Have you ever had a situation where you felt stuck, but the real issue was that you didn’t want to acknowledge a truth you already knew?
This uncomfortable reality hit home for a client in a recent coaching session. He realized he was working very hard to stay busy because it meant he didn’t have to face difficult decisions.
He knows what he wants.
He knows what he needs to do to get what he wants.
He doesn’t want to do what he needs to do.
Underneath it all, fear is what’s holding my client back, and what holds most of us back.
Fear is a pesky little bugger, isn’t it?
Fear of being wrong.
Fear of what others will think.
Fear of hurting someone else.
Fear of disrupting the norm.
Insert your own fear here.
We have the capacity to handle whatever life throws at us, even if it doesn’t always feel that way.
Years ago, I watched a friend go on the Alzheimer’s journey with her mother. I remember thinking, “There is no way I could do that.”

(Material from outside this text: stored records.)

--- config.mk ---
export PLATFORM = sky130hd
export DESIGN_NAME = accumulatorUnit
export DESIGN_NICKNAME = d
export VERILOG_FILES = /design/src/hw/pdp8Pkg.sv /design/src/hw/accumulatorUnit.sv
export SDC_FILE = /design/constraint.sdc
export NUM_CORES = 1
export LEC_CHECK = 0
export ABC_AREA = 1
export BUFFER_PORTS_ARGS = -buffer_cell sky130_fd_sc_hd__buf_4
export CAP_MARGIN = 20
export CELL_PAD_IN_SITES_DETAIL_PLACEMENT = 1
export CELL_PAD_IN_SITES_GLOBAL_PLACEMENT = 1
export CORE_MARGIN = 2
export CORE_UTILIZATION = 39
export CTS_CLUSTER_DIAMETER = 100
export DETAILED_ROUTE_END_ITERATION = 10
export PLACE_DENSITY = 0.9
export RECOVER_POWER = 25
export REMOVE_ABC_BUFFERS = 1
export SKIP_CTS_REPAIR_TIMING = 1
export SLEW_MARGIN = 20
export SYNTH_ARGS = -nofsm -noshare
export SYNTH_HDL_FRONTEND = slang
export SYNTH_SLANG_ARGS = --single-unit
--- constraint.sdc ---
create_clock -name CLK -period 2.6 [get_ports CLK]
set_input_delay 0.65 -clock CLK [delete_from_list [all_inputs] [get_ports CLK]]
set_output_delay 0.65 -clock CLK [all_outputs]
set_load 0.01 [all_outputs]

Not long after, I walked through cancer with my dad. Mine and his, at the same time. (I’m ok, by the way.) If you’d told me in advance that you were coming, I would have said the exact same thing I said about my friend: there is no way I could do that.

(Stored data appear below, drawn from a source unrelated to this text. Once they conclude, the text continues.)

**src/hw/pdp8Pkg.sv**
```systemverilog
/*
  Machine types for the PDP-8 core. Bit numbers count from the LSB,
  so octal 0200 in an instruction is bit 7.
*/
package pdp8Pkg;

  typedef logic [11:0] pdp8Word;
  typedef logic [6:0] pdp8PageOffset;

  typedef enum logic [2:0] {
    opAnd, opTad, opIsz, opDca, opJms, opJmp, opIot, opOpr
  } pdp8Opcode;

  // Accumulator operation for the current cycle
  typedef enum logic [2:0] {
    accNone, accAnd, accTad, accClear, accOpr
  } accCmd;

  // Memory reference fields
  localparam int irIndBit  = 8;
  localparam int irPageBit = 7;

  // OPR group select and the CLA bit shared by both groups
  localparam int oprGroupBit  = 8;
  localparam int oprGroup3Bit = 0;
  localparam int oprCla       = 7;

  // Group 1 microcode bits
  localparam int oprCll   = 6;
  localparam int oprCma   = 5;
  localparam int oprCml   = 4;
  localparam int oprRar   = 3;
  localparam int oprRal   = 2;
  localparam int oprTwice = 1;
  localparam int oprIac   = 0;

  // Group 2 microcode bits
  localparam int oprSma      = 6;
  localparam int oprSza      = 5;
  localparam int oprSnl      = 4;
  localparam int oprRevSense = 3;
  localparam int oprHlt      = 1;

endpackage

```
**src/hw/memBusIf.sv**
```systemverilog
/*
  One synchronous memory port. Requests last a single cycle and read
  data is valid in the cycle after the request.
*/
interface memBusIf #(
  parameter int memAddrBits = 12
);
  import pdp8Pkg::*;

  logic req;
  logic we;
  logic [memAddrBits-1:0] addr;
  pdp8Word wdata;
  pdp8Word rdata;

  modport requester (
    output req, we, addr, wdata,
    input  rdata
  );

  modport memory (
    input  req, we, addr, wdata,
    output rdata
  );

endinterface

```
**src/hw/sequencer.sv**
```systemverilog
/*
  Instruction cycle control for the PDP-8 core. IOT and group 3 OPR run as
  no-ops, and auto-index locations behave as plain indirect words.
  Stop and HLT take effect at the end of the current instruction.
*/
module sequencer #(
  parameter int memAddrBits = 12
) (
  input  logic CLK,
  input  logic arstN,
  memBusIf.requester mem,
  input  logic startPulse,
  input  logic stopPulse,
  input  logic startPcLoad,
  input  pdp8Pkg::pdp8Word startPc,
  output logic running,
  output pdp8Pkg::pdp8Word pc,
  output pdp8Pkg::pdp8Word ir,
  output pdp8Pkg::pdp8Word operand,
  output pdp8Pkg::accCmd cmd,
  input  pdp8Pkg::pdp8Word ac,
  input  logic skip
);
  import pdp8Pkg::*;

  typedef enum logic [2:0] {
    fetch, irLoad, defer, deferLoad, exec, execLoad, writeBack
  } seqState;

  seqState state, nextState;
  pdp8Opcode opcode, loadOp;
  pdp8PageOffset offset;
  pdp8Word ea;
  pdp8Word iszData;
  logic stopReq;
  logic endInstr;
  logic haltHit;

  assign opcode  = pdp8Opcode'(ir[11:9]);
  assign loadOp  = pdp8Opcode'(mem.rdata[11:9]);
  assign offset  = mem.rdata[6:0];
  assign operand = mem.rdata;
  assign haltHit = (state == exec) && (opcode == opOpr) && ir[oprGroupBit]
                   && !ir[oprGroup3Bit] && ir[oprHlt];

  always_comb begin
    nextState = state;
    case (state)
      fetch:     if (running) nextState = irLoad;
      irLoad: begin
        // OPR and IOT have no address field to follow
        if (loadOp != opOpr && loadOp != opIot && mem.rdata[irIndBit])
          nextState = defer;
        else
          nextState = exec;
      end
      defer:     nextState = deferLoad;
      deferLoad: nextState = exec;
      exec: begin
        if (opcode == opAnd || opcode == opTad || opcode == opIsz)
          nextState = execLoad;
        else
          nextState = fetch;
      end
      execLoad:  nextState = (opcode == opIsz) ? writeBack : fetch;
      default:   nextState = fetch;
    endcase
  end

  assign endInstr = (state != fetch) && (nextState == fetch);

  // Memory requests and accumulator commands per state
  always_comb begin
    mem.req   = 1'b0;
    mem.we    = 1'b0;
    mem.addr  = ea[memAddrBits-1:0];
    mem.wdata = ac;
    cmd       = accNone;
    case (state)
      fetch: begin
        mem.req  = running;
        mem.addr = pc[memAddrBits-1:0];
      end
      defer: mem.req = 1'b1;
      exec: begin
        case (opcode)
          opAnd, opTad, opIsz: mem.req = 1'b1;
          opDca: begin
            mem.req = 1'b1;
            mem.we  = 1'b1;
            cmd     = accClear;
          end
          opJms: begin
            mem.req   = 1'b1;
            mem.we    = 1'b1;
            mem.wdata = pc;
          end
          opOpr:   cmd = accOpr;
          default: ;
        endcase
      end
      execLoad: begin
        if (opcode == opAnd) cmd = accAnd;
        if (opcode == opTad) cmd = accTad;
      end
      writeBack: begin
        mem.req   = 1'b1;
        mem.we    = 1'b1;
        mem.wdata = iszData;
      end
      default: ;
    endcase
  end

  always_ff @(posedge CLK) begin
    if (state == execLoad) iszData <= mem.rdata + 1'b1;
  end

  always_ff @(posedge CLK or negedge arstN) begin
    if (!arstN) begin
      state   <= fetch;
      running <= 1'b0;
      stopReq <= 1'b0;
      pc      <= '0;
      ir      <= '0;
      ea      <= '0;
    end else begin
      state <= nextState;
      case (state)
        irLoad: begin
          ir <= mem.rdata;
          pc <= pc + 1'b1;
          // Page of the instruction itself, before the increment lands
          ea <= {mem.rdata[irPageBit] ? pc[11:7] : 5'b0, offset};
        end
        deferLoad: ea <= mem.rdata;
        exec: begin
          if (opcode == opJmp) pc <= ea;
          if (opcode == opJms) pc <= ea + 1'b1;
          if (opcode == opOpr && skip) pc <= pc + 1'b1;
        end
        writeBack: if (iszData == '0) pc <= pc + 1'b1;
        default: ;
      endcase

      if (!running) begin
        if (startPcLoad) pc <= startPc;
        if (startPulse) running <= 1'b1;
        stopReq <= 1'b0;
      end else if (endInstr && (stopReq || stopPulse || haltHit)) begin
        running <= 1'b0;
        stopReq <= 1'b0;
      end else if (stopPulse) begin
        stopReq <= 1'b1;
      end
    end
  end

endmodule

```
**src/flat_wrapper.sv**
```systemverilog
// flat-port wrapper written by rule: the top's interface ports become plain ports
module sequencer_flat import pdp8Pkg::*;
#(
  parameter int memAddrBits = 12
)
  (CLK, arstN, startPulse, stopPulse, startPcLoad, startPc, running, pc, ir, operand, cmd, ac, skip, mem_req, mem_we, mem_addr, mem_wdata, mem_rdata);
  memBusIf #(.memAddrBits(memAddrBits)) mem_i ();
  input  logic CLK;
  input  logic arstN;
  input  logic startPulse;
  input  logic stopPulse;
  input  logic startPcLoad;
  input  pdp8Pkg::pdp8Word startPc;
  output logic running;
  output pdp8Pkg::pdp8Word pc;
  output pdp8Pkg::pdp8Word ir;
  output pdp8Pkg::pdp8Word operand;
  output pdp8Pkg::accCmd cmd;
  input  pdp8Pkg::pdp8Word ac;
  input  logic skip;
  output wire logic [$bits(mem_i.req)-1:0] mem_req;
  output wire logic [$bits(mem_i.we)-1:0] mem_we;
  output wire logic [$bits(mem_i.addr)-1:0] mem_addr;
  output wire logic [$bits(mem_i.wdata)-1:0] mem_wdata;
  input wire logic [$bits(mem_i.rdata)-1:0] mem_rdata;
  assign mem_req = mem_i.req;
  assign mem_we = mem_i.we;
  assign mem_addr = mem_i.addr;
  assign mem_wdata = mem_i.wdata;
  assign mem_i.rdata = mem_rdata;
  sequencer #(.memAddrBits(memAddrBits)) u_core (.CLK(CLK), .arstN(arstN), .mem(mem_i), .startPulse(startPulse), .stopPulse(stopPulse), .startPcLoad(startPcLoad), .startPc(startPc), .running(running), .pc(pc), .ir(ir), .operand(operand), .cmd(cmd), .ac(ac), .skip(skip));
endmodule
```
**config.mk**
```make
export PLATFORM = sky130hd
export DESIGN_NAME = sequencer_flat
export DESIGN_NICKNAME = d
export VERILOG_FILES = /design/src/hw/pdp8Pkg.sv /design/src/hw/memBusIf.sv /design/src/hw/sequencer.sv /design/src/flat_wrapper.sv
export SDC_FILE = /design/constraint.sdc
export NUM_CORES = 1
export LEC_CHECK = 0
export BUFFER_PORTS_ARGS = -buffer_cell sky130_fd_sc_hd__buf_2
export CAP_MARGIN = 0
export CORE_MARGIN = 2
export CORE_UTILIZATION = 52
export DETAILED_ROUTE_END_ITERATION = 6
export GPL_TIMING_DRIVEN = 0
export HOLD_SLACK_MARGIN = 0.02
export PLACE_DENSITY_LB_ADDON = 0.25
export SLEW_MARGIN = 20
export SYNTH_ARGS = -nofsm -noshare
export SYNTH_HDL_FRONTEND = slang
export SYNTH_SLANG_ARGS = --single-unit
export TNS_END_PERCENT = 30
```
**constraint.sdc**
```tcl
create_clock -name CLK -period 2.4 [get_ports CLK]
set_input_delay 0.36 -clock CLK [delete_from_list [all_inputs] [get_ports CLK]]
set_output_delay 0.36 -clock CLK [all_outputs]
set_load 0.05 [all_outputs]
```
==> flow_summary.json <==
{
  "syn-cell-area_mm2": 0.003526,
  "grt_usage_pct": 26.68,
  "rsz0062_at_grt": "true",
  "clk_path_buf_depth": 2,
  "ys_ff_latch": 53,
  "place.gp.congestion": 0.8905,
  "viasPerCell": 5.993,
  "layout-drive-gt1-share_pct": 38.32,
  "post_drt_wl_per_cell_um": 17.52,
  "ios": 108,
  "preCtsSetupSlack_ns": -0.02377,
  "synth.area.top_cells": "dfrtp_1 29%, edfxtp_1 10%, mux2_2 9.3%",
  "synth_area_per_cell_um2": 9.279,
  "grt-busiest-layer": "met2",
  "cts_htree_levels": 2,
  "ys.flop_type": "dfrtp_1",
  "drt_iter0_markers": 352,
  "vias": 3482,
  "max-slew-margin-rel_pct": 35.70,
  "ctsHoldBuffers": 0,
  "path_clk_slew_ns": 0.10,
  "design.die.area_mm2": 0.007455,
  "synth_top_area_share_pct": 29.10,
  "skew_ns": 0.009497,
  "rows": 30,
  "end_kind": "output port",
  "hold_path.class": "primary input to async pin",
  "netlist_instances": 380,
  "grt_first_pass_wirelength_mm": 15.59,
  "worstPathArrival_ns": 2.05,
  "powerDensity_mw_per_mm2": 1550,
  "diodes": 0,
  "setup_viol": 2,
  "use_met3_pct": 3.714,
  "nFillCells": 561,
  "grt_max_degree": 42,
  "finalHoldViolCount": 0,
  "cts-root-buf": "clkbuf_8",
  "yosysTopAreaCell": "dfrtp_1",
  "violations": "setup timing",
  "whs_ns": 0.1783,
  "hpwlAfterDp_mm": 7.279,
  "cap_viol_max_count": 0,
  "path_class": "flip-flop to output port",
  "rr_startpoint": "u_core.state[2]",
  "ys_types": 53,
  "wl_mm": 10.18,
  "required_ns": 2.04,
  "status": "finished with violations",
  "cts_tree": "yes",
  "min_period_over_period_pct": 100.2,
  "area_growth_pct": 26.15,
  "synth-edff-count": 12,
  "syn-num-nets": 425,
  "grt_antenna_before_repair": 0,
  "first_pass_iters": 5,
  "cts_buffers": 5,
  "r2r_slack_ns": 0.30,
  "fin_nets": 545,
  "reg2reg_depth": 6,
  "yosysMostFrequentCell": "nand2_1",
  "coreArea_mm2": 0.006681,
  "clkSinkCount": 53,
  "slew_viol_final": 0,
  "ir_worst_vdd_mv": 0.9750,
  "synth_common_cells": "53 x nand2_1, 41 x dfrtp_1, 29 x mux2_2, 25 x nor2_1, 23 x o21ai_0",
  "period_needed_ns": 2.406,
  "use_met1_pct": 37.19,
  "clock_latency_ns": 0.32,
  "async_reset_ff_share_pct": 77.36,
  "worst_slack_ns": -0.005747,
  "ys_seq_area_share_pct": 39.32,
  "grt-ovfl-total": 0,
  "tightest_slew_ns": 0.9645,
  "crit_start": "u_core.state[1]",
  "initial_utilization_pct": 52.77,
  "cp-start-kind": "flip-flop",
  "leakage_uw": 0.001992,
  "grt_use_met2_pct": 43.36,
  "portBuffers": 107,
  "grt_pass1_vias": 3031,
  "die_w_um": 86.35,
  "ys_warn_count": 0,
  "antenna_left": 0,
  "crit_fanout": 10,
  "setup_tns_ns": -0.008269,
  "max_freq_ghz": 0.4157,
  "die_height_um": 86.35,
  "drcViolationCount": 0
}
==> cell families after synthesis <==
| family | count (synthesis) | synth area share (%) |
|---|---|---|
| AOI/OAI and AO/OA | 84 | 14.94 |
| muxes | 31 | 9.830 |
| DFF | 53 | 39.32 |
| xor gates and xnor gates | 24 | 5.962 |
| adders and majority gates | 3 | 1.065 |
| and+or+nand+nor | 148 | 23.10 |
| buffers and inverters | 37 | 5.784 |
==> flip-flops by register name (all words and copies together) (netlist names) <==
| signal | flops |
|---|---|
| u_core.pc | 12 |
| u_core.ir | 12 |
| u_core.running | 1 |
| u_core.ea | 12 |
| u_core.iszData | 12 |
| u_core.state | 3 |
| u_core.stopReq | 1 |
==> metal layers <==
metal	vias to the layer above	part of all wire, %
li1	1613	-
met1	1664	42
met2	175	49
met3	30	6.4
met4	0	2.2
met5	-	0
==> power by group <==
group | switching (uW) | internal, uW | leakage [uW]
clock | 317 | 308 | 0.0000518
sequential | 562 | 1310 | 0.000602
combinational | 2960 | 1440 | 0.00134
total | 3830 | 3060 | 0.00199
==> layout make-up <==
type | instances | area (um2) | area share (%)
multi-input cells | 290 | 1971 | 44.30
flip-flops and latches | 53 | 1389 | 31.22
repair buffers | 113 | 644.4 | 14.49
plain buffers | 32 | 215.2 | 4.838
well taps | 80 | 100.1 | 2.250
clock buffers | 5 | 68.82 | 1.547
clock inverters | 3 | 41.29 | 0.9283
inverters | 5 | 18.77 | 0.4219
==> critical path, cell delays in order, from the launching register on <==
cell	delay (ns)
dfrtp_1	0.42
buf_6	0.16
or3b_4	0.41
nor2_4	0.17
a21oi_2	0.10
buf_6	0.16
nand2_1	0.06
nand2_1	0.06
buf_4	0.19
==> cell usage in the layout (no fill, tap or decap), types with 3 or more instances in the layout <==
master and instances:
nand4_1 5, clkbuf_1 4, nor2b_1 5, inv_1 5
nand3b_1 4, nand2b_1 4, dfrtp_1 39, ha_1 3
o21ai_0 22, edfxtp_1 12, xor2_1 8, a21oi_1 17
nand2_1 53, and3b_1 3, mux2_2 29, nor2_1 24
nor3_1 7, a22oi_1 16, and2_1 4, clkbuf_4 3
o21ai_1 3, nand3_1 13, clkbuf_8 5, clkbuf_2 3
nor4_4 3, o22ai_1 3, buf_2 101, and4_1 3
xnor2_1 16, and3_1 6, a31oi_1 9, buf_4 22
buf_6 10
==> path summary, 6_finish.rpt <==
| kind | end |
|---|---|
| setup / recovery | mem_wdata[6] |
| min in group CLK | u_core.pc[1] |
| setup reg to reg | u_core.pc[1] |
| max in group asynchronous | u_core.ir[11] |
| hold reg to reg | u_core.ir[3] |
| hold / removal | u_core.pc[11] |
==> per-stage QoR <==
| step | cell area, um2 | power, uW | instances | utilization (%) |
|---|---|---|---|---|
| after floorplan | 3526 | 4956 | 380 | - |
| after global placement | 4161 | 5906 | 567 | 62.28 |
| after detailed placement | 4161 | 5990 | 567 | 62.28 |
| after CTS | 4350 | 6702 | 576 | 65.11 |
| after global routing | 4448 | 7252 | 581 | 66.57 |
| final | 4448 | 6893 | 581 | 66.57 |
==> what timing repair did <==
item                       CTS  global route
setup buffers                1             5
setup endpoints to repair   24            21
pin swaps                    1             4
gates resized for setup     25            20
Power figures use the tool's default switching activity.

But I didn’t get an advance memo, and so I did it. Not always gracefully, and often with a heavy heart, but I did it.
Before that, I was in a job that felt untenable and unsustainable. So I quit because I didn’t see another way out at the time, and staying there was going to put me in an early grave.
SO.MUCH.FEAR.
But I did it. And here I am, 11 years later, to tell you about it.
You may not have the experience that is amping up your level of fear, but you have the capacity for whatever is in front of you.